Getty / Delmaine Donson
As far as breakouts go, deep-rooted, painful-to-the-touch cystic flare-ups are mood ruining. Not only do they take up a ton of facial real estate, but they also are impossible to conceal and take a long time to heal. They're considered to be the most severe of breakout types and require treatment beyond your normal creams and lotions—which explains why they're most effectively treated in your dermatologist's chair with a cortisone shot. "A cortisone shot is an injection of a corticosteroid into the skin, used to reduce inflammation," explains Dr. Dennis Gross, a board-certified dermatologist and dermatological surgeon. It works to diminish the inflammation of the breakout "within a day or two," explains Dr. Arash Akhavan, a celebrity dermatologist. Ahead, everything you need to know about this acne treatment—from how the shot works to how often you can get one.
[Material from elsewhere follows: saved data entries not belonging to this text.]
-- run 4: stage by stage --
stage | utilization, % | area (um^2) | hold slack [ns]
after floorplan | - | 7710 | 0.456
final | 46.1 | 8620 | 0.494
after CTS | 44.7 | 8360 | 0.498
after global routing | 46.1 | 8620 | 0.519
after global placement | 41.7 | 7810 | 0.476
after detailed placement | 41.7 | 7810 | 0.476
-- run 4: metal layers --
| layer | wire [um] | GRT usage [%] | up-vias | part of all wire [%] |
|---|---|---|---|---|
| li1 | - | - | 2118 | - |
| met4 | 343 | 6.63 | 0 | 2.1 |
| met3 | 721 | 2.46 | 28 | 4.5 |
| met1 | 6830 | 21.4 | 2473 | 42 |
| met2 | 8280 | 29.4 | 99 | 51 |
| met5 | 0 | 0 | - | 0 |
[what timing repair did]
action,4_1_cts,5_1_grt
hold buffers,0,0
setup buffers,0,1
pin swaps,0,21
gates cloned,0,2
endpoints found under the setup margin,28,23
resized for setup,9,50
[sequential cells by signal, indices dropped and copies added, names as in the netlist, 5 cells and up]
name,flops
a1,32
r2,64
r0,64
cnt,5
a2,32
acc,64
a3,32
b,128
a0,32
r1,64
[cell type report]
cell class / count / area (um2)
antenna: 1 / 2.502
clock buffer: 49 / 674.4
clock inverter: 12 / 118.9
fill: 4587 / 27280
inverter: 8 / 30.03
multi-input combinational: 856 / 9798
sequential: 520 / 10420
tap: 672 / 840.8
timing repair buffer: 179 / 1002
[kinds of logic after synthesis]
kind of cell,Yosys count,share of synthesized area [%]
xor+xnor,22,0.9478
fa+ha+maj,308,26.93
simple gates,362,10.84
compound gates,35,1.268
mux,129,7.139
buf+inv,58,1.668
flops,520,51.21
Background: an optimization exercise with open tools, aiming at small area. Do not read the settings as production practice. No functional check of the RTL was part of any run shown here. Power figures rest on the tool's default switching activity, not on a simulated workload.

==> flow/design.v, too long to show whole: its modules and the start of the top module <==
// module tv80_reg: 65 lines
// module tv80_alu: 161 lines
// module tv80_mcode: 2184 lines
// module tv80_core: 1130 lines
// module tv80s: 111 lines
module tv80s
#(
    parameter Mode    = 0,   
    parameter T2Write = 1,   
    parameter IOWait  = 1    
)
(
    input         reset_n, 
    input         clk, 
    input         cen,       
    input         wait_n, 
    input         int_n, 
    input         nmi_n, 
    input         busrq_n, 
    output        busak_n, 
    output        m1_n, 
    output        mreq_n, 
    output        iorq_n, 
    output        rd_n, 
    output        wr_n, 
    output        rfsh_n, 
    output        halt_n, 
    output [15:0] A, 
    input  [7:0]  di,
    output [7:0]  dout
);
  // ...
==> flow/flow/run.sh <==
#!/bin/bash
# ORFS flow (the standard.sh) with:
#  - an area-oriented ABC script (deepsyn + area-recovering mapping) in place
#    of ORFS's speed script; OpenROAD repairs timing as usual afterwards,
#  - the buffers that timing-driven global placement inserts removed again
#    right after it (repair_design / repair_timing add back what is needed),
#    with a 0.15 ns setup margin for repair_timing,
#  - CTS without dummy loads and with larger sink clusters,
#  - port buffers from the smallest buffer cell,
#  - a higher placement density.
set -euo pipefail
rm -rf scripts_local
cp -r "$FLOW_HOME/scripts" scripts_local
cp flow/abc_map.script scripts_local/abc_speed.script
bash standard.sh SCRIPTS_DIR="$PWD/scripts_local" \
  "CTS_ARGS=-sink_clustering_enable -repair_clock_nets -dont_use_dummy_load -sink_clustering_size 24 -sink_clustering_max_diameter 80" \
  "BUFFER_PORTS_ARGS=-buffer_cell sky130_fd_sc_hd__buf_1" \
  PLACE_DENSITY=0.75 \
  POST_GLOBAL_PLACE_TCL="$PWD/flow/post_gpl.tcl" \
  SETUP_SLACK_MARGIN=0.15 \
  finish > standard.log 2>&1
==> flow/flow/abc_map.script <==
&get -n
&st
&deepsyn -J 20
&dch
&nf -R 1000
&put
topo
stime -c
==> flow/flow/post_gpl.tcl <==
# Drop the buffers that timing-driven global placement added (instances named
# place*): each buffer's loads are moved back to its input net. repair_design
# and repair_timing later add back only the buffers that are needed.
set block [ord::get_db_block]
set n 0
foreach inst [$block getInsts] {
  if {![string match "place*" [$inst getName]]} { continue }
  set master [$inst getMaster]
  if {![string match "sky130_fd_sc_hd__buf_*" [$master getName]]} { continue }
  set in_net [[$inst findITerm A] getNet]
  set out_net [[$inst findITerm X] getNet]
  if {$in_net == "NULL" || $out_net == "NULL"} { continue }
  if {[llength [$out_net getBTerms]] > 0} { continue }
  foreach it [$out_net getITerms] {
    if {[$it getInst] == $inst} { continue }
    $it disconnect
    $it connect $in_net
  }
  odb::dbInst_destroy $inst
  odb::dbNet_destroy $out_net
  incr n
}
puts "post-gpl: removed $n placement buffers"
==> flow/standard.sh <==
#!/bin/bash
# synth_recipe.tcl (not shown) runs the flow's synth.tcl, then flattens the netlist and writes it again
# the make line also repeats each setting of config.mk as NAME=value (left out here)
make -C /OpenROAD-flow-scripts/flow DESIGN_CONFIG=/design/flow/config.mk WORK_HOME=/design/flow/orfs CLKGATE_MAP_FILE= SYNTH_SCRIPT=/design/flow/synth_recipe.tcl "${@:-finish}"
==> flow/config.mk <==
export PLATFORM = sky130hd
export DESIGN_NAME = tv80s
export DESIGN_NICKNAME = tv80s
export VERILOG_FILES = /design/flow/design.v
export SDC_FILE = /design/flow/constraint.sdc
export NUM_CORES = 8
export LEC_CHECK = 0
export CAP_MARGIN = 20
export CORE_MARGIN = 2
export CORE_UTILIZATION = 40
export SLEW_MARGIN = 20
==> flow/constraint.sdc <==
create_clock -name core_clock -period 10.0 [get_ports {clk}]
set_input_delay 2.0000 -clock core_clock [delete_from_list [all_inputs] [get_ports {clk}]]
set_output_delay 2.0000 -clock core_clock [all_outputs]
set_load 0.01 [all_outputs]
From an optimization exercise on the open Yosys and OpenROAD flow, aimed at a short achievable clock period and few clock cycles; shortcuts taken in it are not production practice. Only simulation tests tie the RTL to the original design; equivalence was not proved. Power is estimated from default activity; no workload was simulated.

===== constraint.sdc =====
create_clock -name core_clock -period 8.0 [get_ports {clk}]
set_input_delay 1.6000 -clock core_clock [delete_from_list [all_inputs] [get_ports {clk}]]
set_output_delay 1.6000 -clock core_clock [all_outputs]
set_load 0.01 [all_outputs]

===== design.v =====
module cpu(clk,reset,in,out,N,V,Z,w,mem_addr,mem_cmd,halt);
  input clk, reset;
  input [15:0] in;
  output [15:0] out;
  output N, V, Z, w;
  output [8:0] mem_addr;
  output [1:0] mem_cmd;
  output halt;
  reg [15:0] rf [0:7];
  reg fN, fV, fZ;
  reg p_ld, p_st;           
  reg p_f;                  
  reg [8:0] p_a;            
  reg [2:0] p_rd;           
  reg [15:0] sd;            
  reg [8:0] fpc;            
  reg hold;                 
  reg hp;                   
  reg halt_r;
  reg i_f;                  
  reg [8:0] i_pc;           
  reg i_ld;                 
  reg i_kill;               
  reg [2:0] i_rd;
  reg x_v;
  reg [15:0] x_a, x_b, x_c;
  reg [2:0] x_ra, x_rb, x_rc;
  reg x_pa, x_pb, x_pc;     
  reg [1:0] x_sh;
  reg x_sub, x_and, x_not, x_pass;
  reg x_cmp;
  reg x_wr;
  reg [2:0] x_rd;
  reg x_jmp, x_jreg;
  reg [2:0] x_cond;
  reg [8:0] x_tgt;
  reg x_slow, x_st;
  reg [2:0] x_ldrd;
  reg [15:0] bs;
  always @* begin
    case (x_sh)
      2'b00: bs = x_b;
      2'b01: bs = {x_b[14:0], 1'b0};
      2'b10: bs = {1'b0, x_b[15:1]};
      default: bs = {x_b[15], x_b[15:1]};
    endcase
  end
  wire [15:0] sum = x_a + (x_sub ? ~bs : bs) + {15'd0, x_sub};
  wire [15:0] x_res = x_and ? (x_a & bs) :
                      x_not ? ~bs :
                      x_pass ? bs : sum;
  reg taken;
  always @* begin
    case (x_cond)
      3'b000: taken = 1'b1;
      3'b001: taken = fZ;
      3'b010: taken = ~fZ;
      3'b011: taken = fN ^ fV;
      3'b100: taken = fZ | (fN ^ fV);
      default: taken = 1'b0;
    endcase
  end
  wire pdata = p_ld | p_st;
  wire x_jt = x_v & x_jmp & taken;
  wire x_stall = x_v & (x_pa | x_pb | x_pc | (x_jt & pdata));
  wire x_ex = x_v & ~x_stall;
  wire redirect = x_ex & x_jmp & taken;
  wire [8:0] tgt = x_jreg ? x_c[8:0] : x_tgt;
  wire xw = x_ex & x_wr;
  wire fetch_now = redirect | p_f;
  wire [8:0] fa = redirect ? tgt : fpc;
  assign mem_addr = redirect ? tgt : (pdata ? p_a : fpc);
  assign mem_cmd = p_st ? 2'b10 : 2'b01;
  assign out = sd;
  assign halt = halt_r;
  assign w = halt_r;
  assign N = fN;
  assign V = fV;
  assign Z = fZ;
  wire dv = i_f & ~redirect & ~hp;
  wire [4:0] op = in[15:11];
  wire d_movi = op == 5'b11010;
  wire d_mov  = op == 5'b11000;
  wire d_add  = op == 5'b10100;
  wire d_cmp  = op == 5'b10101;
  wire d_and  = op == 5'b10110;
  wire d_mvn  = op == 5'b10111;
  wire d_ldr  = op == 5'b01100;
  wire d_str  = op == 5'b10000;
  wire d_b    = op == 5'b00100;
  wire d_bl   = op == 5'b01011;
  wire d_bx   = op == 5'b01000;
  wire d_blx  = op == 5'b01010;
  wire d_halt = in[15:13] == 3'b111;
  wire d_mem  = d_ldr | d_str;
  wire d_breg = d_mov | d_add | d_cmp | d_and | d_mvn;
  wire [2:0] rn = in[10:8];
  wire [2:0] rd = in[7:5];
  wire [2:0] rm = in[2:0];
  wire [15:0] sx5 = {{11{in[4]}}, in[4:0]};
  wire [15:0] sx8 = {{8{in[7]}}, in[7:0]};
  wire [8:0] pc1 = i_pc + 9'd1;
  wire [15:0] link = {8'd0, pc1[7:0]};
  wire blx_same = d_blx & (rn == rd);
  wire fw_n = xw & (x_rd == rn);
  wire fw_m = xw & (x_rd == rm);
  wire fw_d = xw & (x_rd == rd);
  wire [15:0] rd_n = fw_n ? x_res : rf[rn];
  wire [15:0] rd_m = fw_m ? x_res : rf[rm];
  wire [15:0] rd_d = fw_d ? x_res : rf[rd];
  wire xl = x_ex & x_slow & ~x_st;
  wire pn_n = ~fw_n & ((p_ld & (p_rd == rn)) | (xl & (x_ldrd == rn)));
  wire pn_m = ~fw_m & ((p_ld & (p_rd == rm)) | (xl & (x_ldrd == rm)));
  wire pn_d = ~fw_d & ((p_ld & (p_rd == rd)) | (xl & (x_ldrd == rd)));
  wire xs = x_ex & x_slow;
  wire d_slow = fw_n | pn_n | (d_str & pn_d) | xs;
  wire [8:0] d_da = rf[rn][8:0] + sx5[8:0];
  wire d_memfast = dv & d_mem & ~d_slow;
  wire d_memslow = dv & d_mem & d_slow;
  wire hold_n = d_memslow | (hold & ~xs);
  wire hp_n = hp | (dv & d_halt);
  always @(posedge clk) begin
    if (xw) rf[x_rd] <= x_res;
    if (i_ld & ~i_kill & ~(xw & (x_rd == i_rd))) rf[i_rd] <= in;
    if (x_ex & x_cmp) begin
      fN <= sum[15];
      fZ <= sum == 16'd0;
      fV <= (x_a[15] ^ bs[15]) & (x_a[15] ^ sum[15]);
    end
    i_pc <= fa;
    i_rd <= p_rd;
    i_kill <= xw & (x_rd == p_rd);
    if (xs) begin
      p_a <= x_res[8:0];
      p_rd <= x_ldrd;
      sd <= x_c;
    end else begin
      p_a <= d_da;
      p_rd <= rd;
      sd <= rd_d;
    end
    if (x_stall) begin
      if (x_pa & i_ld & ~i_kill & (i_rd == x_ra)) begin x_a <= in; x_pa <= 1'b0; end
      if (x_pb & i_ld & ~i_kill & (i_rd == x_rb)) begin x_b <= in; x_pb <= 1'b0; end
      if (x_pc & i_ld & ~i_kill & (i_rd == x_rc)) begin x_c <= in; x_pc <= 1'b0; end
    end else begin
      x_a <= rd_n;
      x_b <= d_breg ? rd_m : d_movi ? sx8 : (d_bl | d_blx) ? link : sx5;
      x_c <= blx_same ? link : rd_d;
      x_ra <= rn;
      x_rb <= rm;
      x_rc <= rd;
      x_pa <= pn_n & (d_add | d_cmp | d_and | d_mem);
      x_pb <= pn_m & d_breg;
      x_pc <= pn_d & (d_str | d_bx | (d_blx & ~blx_same));
      x_sh <= d_breg ? in[4:3] : 2'b00;
      x_sub <= d_cmp;
      x_and <= d_and;
      x_not <= d_mvn;
      x_pass <= d_movi | d_mov | d_bl | d_blx;
      x_cmp <= d_cmp;
      x_wr <= d_movi | d_mov | d_add | d_and | d_mvn | d_bl | d_blx;
      x_rd <= (d_movi | d_bl | d_blx) ? rn : rd;
      x_jmp <= d_b | d_bl | d_bx | d_blx;
      x_jreg <= d_bx | d_blx;
      x_cond <= d_b ? rn : 3'b000;
      x_tgt <= pc1 + sx8[8:0];
      x_slow <= d_mem & d_slow;
      x_st <= d_str;
      x_ldrd <= rd;
    end
    if (reset) begin
      p_ld <= 1'b0;
      p_st <= 1'b0;
      p_f <= 1'b1;
      fpc <= 9'd0;
      hold <= 1'b0;
      hp <= 1'b0;
      halt_r <= 1'b0;
      i_f <= 1'b0;
      i_ld <= 1'b0;
      x_v <= 1'b0;
    end else begin
      fpc <= fetch_now ? fa + 9'd1 : fpc;
      i_f <= fetch_now;
      i_ld <= p_ld;
      hold <= hold_n;
      hp <= hp_n;
      halt_r <= halt_r | (hp_n & ~xs);
      if (xs) begin
        p_ld <= ~x_st;
        p_st <= x_st;
        p_f <= 1'b0;
      end else if (d_memfast) begin
        p_ld <= d_ldr;
        p_st <= d_str;
        p_f <= 1'b0;
      end else begin
        p_ld <= 1'b0;
        p_st <= 1'b0;
        p_f <= ~(hold_n | hp_n);
      end
      if (!x_stall) x_v <= dv & ~d_halt;
    end
  end
endmodule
Cortisone shots are reserved for cystic pimples.
Cortisone shots are typically "reserved for acne cysts or acne nodules that are tender and swollen and don't respond to traditional acne therapies," notes Dr. Alan Durkin, a plastic surgeon affiliated with the brand BABOR. You don't, however, want to inject "flatter zits and small acne spots," says Dr. Akhavan, since you could risk leaving a permanent mark on the skin, called an indentation.
The shot contains powerful anti-inflammatories.
Once a dermatologist identifies the breakout as a cyst and explains that it can be treated with cortisone, they will prepare the shot and inject it directly into the breakout. "The redness, tenderness, and size all decrease within 24 to 48 hours," explains Dr. Durkin.
The steroid dosage is surprisingly very small.
The steroid found in cortisone shots "is triamcinolone, commonly called Kenalog, which is a powerful anti-inflammatory. These injections are typically diluted when injected into acne on the face. The actual amount injected is very small—such as 0.1 to 0.2 cc per acne cyst," continues Dr. Durkin.
Cortisone shots should be a last resort.
Cortisone shots are considered a last resort course of treatment by doctors. "While you technically can do it as frequently as a new cystic spot appears, you should be aware of the side effects of repeated cortisone shots in the same area," explains Dr. Gross." You could see the skin thinning and pitting in the areas you've repeatedly been injecting cortisone, and this scarring may not go away. Cortisone shots should not be a consistent means of treatment for acne."
You should see results quickly—but if not, you might need another injection.
"If the zit persists five to seven days after the injection, I would want to see the patient back for a repeat evaluation and possibly an additional injection," shares Dr. Caren Campbell MD, a San Francisco board-certified cosmetic dermatologist. "Usually, the treated zits are resolved in one to three days post-injection, but in the rare instance it persists it would be appropriate to retreat."